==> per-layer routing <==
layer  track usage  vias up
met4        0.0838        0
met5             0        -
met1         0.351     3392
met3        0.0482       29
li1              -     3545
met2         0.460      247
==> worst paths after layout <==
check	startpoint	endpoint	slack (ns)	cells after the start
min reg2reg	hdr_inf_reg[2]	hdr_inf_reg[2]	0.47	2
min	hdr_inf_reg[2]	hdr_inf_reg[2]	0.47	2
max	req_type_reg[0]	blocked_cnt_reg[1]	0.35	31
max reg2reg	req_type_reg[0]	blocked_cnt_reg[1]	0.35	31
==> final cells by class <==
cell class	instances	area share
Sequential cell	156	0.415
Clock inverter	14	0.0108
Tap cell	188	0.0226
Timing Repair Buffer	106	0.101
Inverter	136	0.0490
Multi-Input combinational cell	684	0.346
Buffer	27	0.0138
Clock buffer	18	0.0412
===== config.mk =====
export PLATFORM = sky130hd
export DESIGN_NAME = h_encoder_22_16
export DESIGN_NICKNAME = d
export VERILOG_FILES = /design/src/rtl/hamming_22_16_pkg.sv /design/src/rtl/h_enc_fifo2.sv /design/src/rtl/h_encoder_22_16.sv
export SDC_FILE = /design/constraint.sdc
export NUM_CORES = 1
export LEC_CHECK = 0
export CAP_MARGIN = 25
export CORE_AREA = 2 2 88 73
export DETAILED_ROUTE_END_ITERATION = 10
export DIE_AREA = 0 0 90 75
export GPL_TIMING_DRIVEN = 0
export PLACE_DENSITY = 0.83
export SYNTH_ARGS = -nofsm -noshare
export SYNTH_HDL_FRONTEND = slang
export SYNTH_SLANG_ARGS = --single-unit

===== constraint.sdc =====
create_clock -name i_Clk -period 2.9 [get_ports i_Clk]
set_input_delay 0.29 -clock i_Clk [delete_from_list [all_inputs] [get_ports i_Clk]]
set_output_delay 0.29 -clock i_Clk [all_outputs]
set_load 0.005 [all_outputs]

===== src/rtl/hamming_22_16_pkg.sv =====
// Shared definitions for the 22/16 Hamming SEC-DED encoder/decoder pair:
// widths, check-bit positions, buffer state encoding and the data->codeword map.
package hamming_22_16_pkg;

    localparam int DATA_W  = 16;
    localparam int CODE_W  = 22;
    localparam int CNT_W   = 16;
    localparam int DEPTH   = 2;

    // Bit positions of the overall parity bit and the Hamming check bits.
    localparam int POS_P0  = 0;
    localparam int POS_C1  = 1;
    localparam int POS_C2  = 2;
    localparam int POS_C4  = 4;
    localparam int POS_C8  = 8;
    localparam int POS_C16 = 16;

    typedef logic [DATA_W-1:0] data_t;
    typedef logic [CODE_W-1:0] codeword_t;

    // Occupancy of the 2-entry output buffer.
    typedef enum logic [1:0] {
        FIFO_EMPTY = 2'd0,
        FIFO_ONE   = 2'd1,
        FIFO_FULL  = 2'd2
    } fifo_state_e;

    // Map a data word onto the codeword layout the decoder extracts from.
    function automatic codeword_t hamming_encode(input data_t d);
        codeword_t cw;
        cw         = {CODE_W{1'b0}};
        cw[3]      = d[0];
        cw[7:5]    = d[3:1];
        cw[15:9]   = d[10:4];
        cw[21:17]  = d[15:11];
        cw[POS_C1]  = ^{cw[3], cw[5], cw[7], cw[9], cw[11], cw[13], cw[15],
                        cw[17], cw[19], cw[21]};
        cw[POS_C2]  = ^{cw[3], cw[6], cw[7], cw[10], cw[11], cw[14], cw[15],
                        cw[18], cw[19]};
        cw[POS_C4]  = ^{cw[5], cw[6], cw[7], cw[12], cw[13], cw[14], cw[15],
                        cw[20], cw[21]};
        cw[POS_C8]  = ^cw[15:9];
        cw[POS_C16] = ^cw[21:17];
        // Overall parity covers every other bit, check bits included.
        cw[POS_P0]  = ^cw[21:1];
        return cw;
    endfunction

endpackage


===== src/rtl/h_enc_fifo2.sv =====
// Generic 2-entry valid/ready buffer. The head entry drives the output
// directly from a register; input ready depends only on occupancy, so there
// is no combinational path from out_ready_i to in_ready_o.
module h_enc_fifo2
    import hamming_22_16_pkg::*;
#(
    parameter int W = 22
) (
    input  logic         clk_i,
    input  logic         rst_i,
    input  logic [W-1:0] in_data_i,
    input  logic         in_valid_i,
    output logic         in_ready_o,
    output logic [W-1:0] out_data_o,
    output logic         out_valid_o,
    input  logic         out_ready_i
);

    fifo_state_e  state_q, state_d;
    logic [W-1:0] head_q, head_d;
    logic [W-1:0] tail_q, tail_d;
    logic         push_s;
    logic         pop_s;

    assign push_s      = in_valid_i && (state_q != FIFO_FULL);
    assign pop_s       = out_ready_i && (state_q != FIFO_EMPTY);
    assign in_ready_o  = (state_q != FIFO_FULL);
    assign out_valid_o = (state_q != FIFO_EMPTY);
    assign out_data_o  = head_q;

    // Occupancy state and storage registers.
    always_ff @(posedge clk_i or posedge rst_i) begin
        if (rst_i) begin
            state_q <= FIFO_EMPTY;
            head_q  <= {W{1'b0}};
            tail_q  <= {W{1'b0}};
        end else begin
            state_q <= state_d;
            head_q  <= head_d;
            tail_q  <= tail_d;
        end
    end

    // Next occupancy and data movement; the head always holds the oldest word.
    always_comb begin
        state_d = state_q;
        head_d  = head_q;
        tail_d  = tail_q;
        case (state_q)
            FIFO_EMPTY: begin
                if (push_s) begin
                    head_d  = in_data_i;
                    state_d = FIFO_ONE;
                end else begin
                    state_d = FIFO_EMPTY;
                end
            end
            FIFO_ONE: begin
                case ({push_s, pop_s})
                    2'b10: begin
                        tail_d  = in_data_i;
                        state_d = FIFO_FULL;
                    end
                    2'b01: begin
                        state_d = FIFO_EMPTY;
                    end
                    2'b11: begin
                        head_d  = in_data_i;
                        state_d = FIFO_ONE;
                    end
                    default: begin
                        state_d = FIFO_ONE;
                    end
                endcase
            end
            FIFO_FULL: begin
                // No push is possible here: in_ready_o is low while full.
                if (pop_s) begin
                    head_d  = tail_q;
                    state_d = FIFO_ONE;
                end else begin
                    state_d = FIFO_FULL;
                end
            end
            default: begin
                state_d = FIFO_EMPTY;
            end
        endcase
    end

endmodule


===== src/rtl/h_encoder_22_16.sv =====
// Streaming 22/16 Hamming SEC-DED encoder with a 2-entry output buffer and a
// running count of emitted codewords.
// Optional error injection is built when HENC_ERR_INJECT_EN is defined; it
// adds i_InjMask/i_InjArm and XORs a latched mask into the next accepted word.
module h_encoder_22_16
    import hamming_22_16_pkg::*;
(
    input  logic              i_Clk,
    input  logic              i_Rst,
    input  logic [DATA_W-1:0] i_DataWord,
    input  logic              i_Valid,
    output logic              o_Ready,
    output logic [CODE_W-1:0] o_CodeWord,
    output logic              o_Valid,
    input  logic              i_Ready,
    output logic [CNT_W-1:0]  o_WordCnt
`ifdef HENC_ERR_INJECT_EN
    ,
    input  logic [CODE_W-1:0] i_InjMask,
    input  logic              i_InjArm
`endif
);

    codeword_t            enc_s;
    codeword_t            inj_mask_s;
    logic                 accept_s;
    logic                 emit_s;
    logic [CNT_W-1:0]     word_cnt_q, word_cnt_d;

    assign accept_s = i_Valid && o_Ready;
    assign emit_s   = o_Valid && i_Ready;
    assign enc_s    = hamming_encode(i_DataWord) ^ inj_mask_s;

`ifdef HENC_ERR_INJECT_EN
    logic      armed_q, armed_d;
    codeword_t mask_q,  mask_d;

    // Arm/consume the injection mask; an arm in the accept cycle applies directly.
    always_comb begin
        armed_d    = armed_q;
        mask_d     = mask_q;
        inj_mask_s = {CODE_W{1'b0}};
        if (i_InjArm) begin
            inj_mask_s = i_InjMask;
        end else if (armed_q) begin
            inj_mask_s = mask_q;
        end else begin
            inj_mask_s = {CODE_W{1'b0}};
        end
        if (accept_s) begin
            armed_d = 1'b0;
        end else if (i_InjArm) begin
            armed_d = 1'b1;
            mask_d  = i_InjMask;
        end else begin
            armed_d = armed_q;
        end
    end

    // Injection flag and mask registers.
    always_ff @(posedge i_Clk or posedge i_Rst) begin
        if (i_Rst) begin
            armed_q <= 1'b0;
            mask_q  <= {CODE_W{1'b0}};
        end else begin
            armed_q <= armed_d;
            mask_q  <= mask_d;
        end
    end
`else
    assign inj_mask_s = {CODE_W{1'b0}};
`endif

    h_enc_fifo2 #(
        .W (CODE_W)
    ) u_fifo (
        .clk_i       (i_Clk),
        .rst_i       (i_Rst),
        .in_data_i   (enc_s),
        .in_valid_i  (i_Valid),
        .in_ready_o  (o_Ready),
        .out_data_o  (o_CodeWord),
        .out_valid_o (o_Valid),
        .out_ready_i (i_Ready)
    );

    // Count output transfers; wraps naturally at the counter width.
    always_comb begin
        if (emit_s) begin
            word_cnt_d = word_cnt_q + {{(CNT_W-1){1'b0}}, 1'b1};
        end else begin
            word_cnt_d = word_cnt_q;
        end
    end

    // Output transfer counter register.
    always_ff @(posedge i_Clk or posedge i_Rst) begin
        if (i_Rst) begin
            word_cnt_q <= {CNT_W{1'b0}};
        end else begin
            word_cnt_q <= word_cnt_d;
        end
    end

    assign o_WordCnt = word_cnt_q;

endmodule


==> reports/results.txt <==
post-synth top area cell: dfrtp_1
Seq cells post-synth: 62
vias: 2195
crit path cell chain: nor2b_1, inv_2, clkbuf_1, and2_1, ha_1, nand2_2, clkbuf_2, mux2_2
post-CTS resize count: 1
Max Buffers Root-to-Sink: 2
DRT iter0 DRCs: 112
Fill cells: 470
WL/cell: 14.7 µm
Compound-Gate Fraction of Synth Area: 7.02%
CP Data Required Time: 3.12 ns
met2 wire len: 2980 µm
Post-Syn Instances: 269
crit-path max cell delay: 0.40 ns
crit path kind: flop to flop
mux contribution to synthesized area: 7.71%
# placed instances: 410
CTS Buf Count: 9
largest net degree at the start of global routing: 40
global-route wire length before repair: 10400 µm
maximum vdd ir drop: 0.000374 V
Leak Pwr: 1.63 nW
Post-DP HPWL: 4610 µm
share of cells above drive strength 1: 13.3%
clk slew on worst S/H paths: 0.07 ns
RSZ-0062 raised after global routing: false
Worst Tran Pin Value: 0.691 ns
worst hold slack: 0.300 ns
routed wl met3: 367 µm
starting density of the core: 50.0%
final worst path period need: 2.68 ns
worst path bufs/invs: 3
Layout Area Growth over Synthesis: 31.6%
Ports: 60
wirelength, routed: 6250 µm
CP Capture Type: flop
vias in the first global route: 2202
die height: 75 µm
Cell Pwr Density: 983 nW/µm²
syn_nets: 292
initial antenna violation count: 0
Synth Area in Adders: 1.29%
IO Port Bufs: 59
status: finished, final reports clean
power consumption: 3.76 mW
chip width: 90 µm
dpl cell area: 3620 µm²
area of the multi-input gates: 1300 µm²
H-tree Lvls: 3
M1 WL: 2810 µm
Yosys Warn Count: 0
core area: 5820 µm²
Via-to-Cell Ratio: 5.15
maximum clock frequency: 0.373 GHz
CTS Sinks: 62
CTS Hold Buffers Added: 0
skew final: 0.0101 ns
CP Max Fanout: 10
CTS root buf: clkbuf_8
top cells by area, synth: dfrtp_1 53%, xnor2_1 8.4%, mux2_2 7.4%
number of antenna repair diodes: 0
Period Utilization, post-route: 92.5%
Antenna Nets Post-Route: 0
Post-Synth XOR/XNOR Area: 14.9%
Max-Cap Viols: 0
Seq/Total Area, Yosys: 53.4%
Hold Crit Class: primary input to asynchronous set/reset pin
clk_lat worst skew: 0.34 ns
Finish-stage setup viols: 0
Finished Cell Area: 3820 µm²
Cell Area, Synth: 2910 µm²
DRC violations left: 0
Die ar.: 6750 µm²
row cnt: 25
most common cell after layout, fill and taps aside: dfrtp_1
fin. max-slew vios: 0
cell family with the largest share of critical-path delay: simple AND/OR/NAND/NOR gates
final hold vios: 0
Rel. slew slack: 53.9%
routability cong.: 0.807
Global Route Usage Sum: 20.3%
largest family of logic cells by synthesized area: XOR/XNOR gates
Final Non-Filler Cells: 426
TritonCTS clock tree: done
synth unique cells: 30
drt pass-1 iters: 4
Setup crit start kind: flop
commonest cells after routing, fill and taps aside: 62 x dfrtp_1, 59 x clkdlybuf4s50_1, 53 x nand2_1, 28 x xnor2_1, 25 x nor2_1
Mean Syn Cell Area: 10.8 µm²
Post-layout nets: 363
crit path DAT: 2.90 ns
register area: 1550 µm²
Post-CTS Setup Repair Bufs: 0
residual overflow from global routing: 0
top layer in use: met4
Synth top area share: 53.4%
Slowest cell on crit path: dfrtp_1
simple-gate portion of the synthesized area: 13.7%
power breakdown:
part	switching [mW]	total (mW)	internal, mW
clock	0.320	0.759	0.439
combinational	0.699	1.53	0.835
sequential	0.228	1.46	1.24
total	1.25	3.76	2.51
worst reg2reg max path, cell delays in order (launching register included):
cell      delay (ns)
dfrtp_1         0.40
nor2b_1         0.36
inv_2           0.13
clkbuf_1        0.28
and2_1          0.27
ha_1            0.19
nand2_2         0.23
clkbuf_2        0.33
mux2_2          0.37
cell families after synthesis:
family / Yosys count
buffers and inverters: 15
AND/OR/NAND/NOR: 95
flip-flops: 62
XOR/XNOR: 41
adder cells (fa/ha/maj): 3
multiplexers: 20
AO/OA/AOI/OAI: 33
final timing paths:
check                                             from                               end  slack, ns  cells after the start
max in group asynchronous                        i_Rst      u_fifo.tail_q[8]$_DFFE_PP0P_       2.01                      3
max                        u_fifo.state_q[1]$_DFF_PP0_      u_fifo.tail_q[5]$_DFFE_PP0P_       0.22                      8
min in group i_Clk           o_WordCnt[15]$_DFFE_PP0P_         o_WordCnt[15]$_DFFE_PP0P_       0.47                      1
min reg2reg                  o_WordCnt[15]$_DFFE_PP0P_         o_WordCnt[15]$_DFFE_PP0P_       0.47                      1
max reg2reg                u_fifo.state_q[1]$_DFF_PP0_      u_fifo.tail_q[5]$_DFFE_PP0P_       0.22                      8
min                                              i_Rst  u_fifo.out_data_o[7]$_DFFE_PP0P_       0.30                      2
flip-flops by register name, summed over array words and instances (netlist names):
signal and flops:
o_WordCnt 16, u_fifo.tail_q 22, u_fifo.state_q 2, u_fifo.out_data_o 22
layer usage:
layer	up-vias	track usage, %
li1	1044	-
met1	1087	25.9
met2	53	33.1
met3	11	7.01
met4	0	7.35
met5	-	0
synth_stat cells, drive strengths merged:
master,number
xnor3,4
nand4,5
nor3,1
o211ai,2
nand3,1
xor2,8
clkbuf,10
or2,1
mux2i,1
clkinv,1
inv,4
a31oi,20
dfrtp,62
nor2b,3
o21a,2
o2bb2ai,1
mux2,19
nand2,54
and2,3
o21ai,8
ha,3
and4,2
xnor2,29
nor2,25
area by class of cell:
type	instances	area share, %
flip-flops and latches	62	40.6
multi-input cells	192	34.0
repair buffers	60	16.0
clock buffers	12	4.06
well taps	81	2.65
clock inverters	4	1.18
plain buffers	10	1.08
inverters	5	0.491
through the flow:
stage          setup TNS, ns  util, %  setup WS (ns)
2_1_floorplan              0        -          0.521
5_1_grt                    0     65.7         0.0326
3_3_place_gp          -0.140     61.8        -0.0116
6_report                   0     65.7          0.218
4_1_cts                    0     65.7         0.0837
3_5_place_dp          -0.818     62.2        -0.0911
(Power assumes the default switching activity.)
File: src/rtl/rv_g_regfile_arbiter_rr_pick.sv
// Rotate-priority finder: first set request at or above ptr, wrapping modulo N.
module rr_pick #(
  parameter int unsigned N  = 4,
  parameter int unsigned PW = $clog2(N)
) (
  input  logic [N-1:0]  req_i,
  input  logic [PW-1:0] ptr_i,
  output logic [PW-1:0] idx_o,
  output logic          found_o
);

  int unsigned   pos;
  logic [PW-1:0] pos_w;

  always_comb begin
    idx_o   = '0;
    found_o = 1'b0;
    pos     = 0;
    pos_w   = '0;
    for (int unsigned i = 0; i < N; i++) begin
      pos   = (32'(ptr_i) + i) % N;
      pos_w = PW'(pos);
      if (!found_o && req_i[pos_w]) begin
        found_o = 1'b1;
        idx_o   = pos_w;
      end
    end
  end

endmodule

- - - -

About this task >> Please return every line of the material above that includes "typedef".

Response below >>
    typedef logic [DATA_W-1:0] data_t;
    typedef logic [CODE_W-1:0] codeword_t;
    typedef enum logic [1:0] {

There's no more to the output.